En una carta dirigida a Ursula von der Leyen, presidenta de la Comisión, Sánchez ha alertado de que dichas sanciones “suponen un precedente muy preocupante que compromete el funcionamiento independiente de instituciones esenciales para la justicia internacional”.
Las medidas de presión autorizadas por el presidente Trump incluyen la cancelación de cuentas y servicios bancarios, restricciones para viajar, y todo tipo de obstáculos para impedir que hagan su trabajo, que pasa por “investigar y perseguir la violación de derechos humanos”.
“Tradicionalmente, el Reglamento (CE) nº 2271/1996, conocido como Estatuto de Bloqueo, ha servido para proteger a operadores económicos europeos contra la aplicación extraterritorial de leyes de terceros países que afecten a los intereses de la UE (actualmente se aplica sobre determinadas normas de EEUU)”, señala Moncloa.
En el escrito dirigido a la Comisión, el Gobierno plantea que es el momento de que este mecanismo “supere la lógica comercial con la que fue creado” y sirva como escudo frente a medidas que pongan en riesgo el sistema multilateral basado en la Carta de Naciones Unidas y en el Derecho Internacional.
Para llevarlo a cabo, la UE tendría que incluir la norma extranjera lesiva en el anexo del Reglamento. En este caso, España solicita incorporar varias órdenes ejecutivas estadounidenses, dictadas al amparo de la International Emergency Economic Powers Act y la National Emergencies Act, en las que se sustentan las sanciones.
La “función clave” de los relatores de Naciones Unidas
La carta recuerda que la Corte Penal Internacional tiene un papel esencial en la lucha contra la impunidad y en la rendición de cuentas frente a los crímenes más atroces (genocidio, crímenes de guerra, agresión y lesa humanidad), y que los Relatores Especiales de Naciones Unidas desempeñan una “función clave para investigar las denuncias de violaciones de derechos humanos”.
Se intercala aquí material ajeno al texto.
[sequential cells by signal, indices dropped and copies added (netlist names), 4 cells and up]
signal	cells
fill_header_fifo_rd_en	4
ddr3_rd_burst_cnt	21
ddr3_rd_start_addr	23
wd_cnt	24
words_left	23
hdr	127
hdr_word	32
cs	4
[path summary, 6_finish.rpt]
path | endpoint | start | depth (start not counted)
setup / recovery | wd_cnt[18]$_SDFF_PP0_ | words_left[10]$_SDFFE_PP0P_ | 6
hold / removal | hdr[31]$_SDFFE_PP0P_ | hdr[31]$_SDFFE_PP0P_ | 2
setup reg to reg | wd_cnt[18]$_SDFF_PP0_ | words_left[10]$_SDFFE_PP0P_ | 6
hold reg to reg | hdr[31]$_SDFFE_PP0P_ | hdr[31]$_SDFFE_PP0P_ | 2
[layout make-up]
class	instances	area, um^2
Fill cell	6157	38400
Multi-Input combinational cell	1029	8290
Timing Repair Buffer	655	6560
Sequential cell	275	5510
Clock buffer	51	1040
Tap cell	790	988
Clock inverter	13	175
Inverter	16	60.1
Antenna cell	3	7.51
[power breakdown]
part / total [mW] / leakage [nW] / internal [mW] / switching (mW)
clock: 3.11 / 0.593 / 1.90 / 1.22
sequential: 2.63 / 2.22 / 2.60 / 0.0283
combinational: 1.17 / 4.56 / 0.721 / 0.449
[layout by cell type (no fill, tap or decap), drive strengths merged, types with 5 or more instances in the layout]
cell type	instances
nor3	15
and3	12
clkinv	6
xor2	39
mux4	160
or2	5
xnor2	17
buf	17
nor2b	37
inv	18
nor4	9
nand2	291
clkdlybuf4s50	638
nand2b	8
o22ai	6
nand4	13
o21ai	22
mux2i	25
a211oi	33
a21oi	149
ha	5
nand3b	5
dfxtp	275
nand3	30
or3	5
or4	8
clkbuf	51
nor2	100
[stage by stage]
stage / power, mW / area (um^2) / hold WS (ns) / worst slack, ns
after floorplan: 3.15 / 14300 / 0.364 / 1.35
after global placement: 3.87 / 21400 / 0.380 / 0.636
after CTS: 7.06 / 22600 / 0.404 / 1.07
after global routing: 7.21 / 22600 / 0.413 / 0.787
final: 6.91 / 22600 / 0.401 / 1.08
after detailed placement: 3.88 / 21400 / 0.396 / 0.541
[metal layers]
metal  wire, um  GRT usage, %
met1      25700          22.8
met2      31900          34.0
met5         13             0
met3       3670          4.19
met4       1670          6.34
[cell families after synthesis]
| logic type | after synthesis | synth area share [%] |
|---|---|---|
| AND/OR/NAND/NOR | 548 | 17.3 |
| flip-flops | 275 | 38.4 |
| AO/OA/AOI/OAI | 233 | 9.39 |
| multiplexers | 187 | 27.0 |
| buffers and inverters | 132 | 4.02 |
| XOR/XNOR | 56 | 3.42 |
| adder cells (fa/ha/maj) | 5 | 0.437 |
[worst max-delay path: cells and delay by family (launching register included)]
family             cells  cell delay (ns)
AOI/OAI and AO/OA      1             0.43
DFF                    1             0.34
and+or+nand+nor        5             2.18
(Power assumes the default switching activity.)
Por ello, las sanciones no solo afectan a sus titulares, sino que “erosionan toda la arquitectura normativa que sustenta las relaciones internacionales”, ha recalcado Sánchez.
España ya trabaja para sumar apoyos
España ya está trabajando para recabar el apoyo de otros Estados Miembros “comprometidos con la justicia internacional y la defensa de derechos humanos para articular una coalición que respalde la solicitud ante la Comisión”. Además, promoverá la inclusión de este asunto en el orden del día del Consejo Europeo del 18 y el 19 de junio, con el objetivo de que sus Conclusiones recojan un mandato político explícito a la Comisión.
“Nuestro compromiso compartido con el Derecho Internacional exige una respuesta decidida y coherente”, ha señalado el presidente del Gobierno en su escrito a Von der Leyen.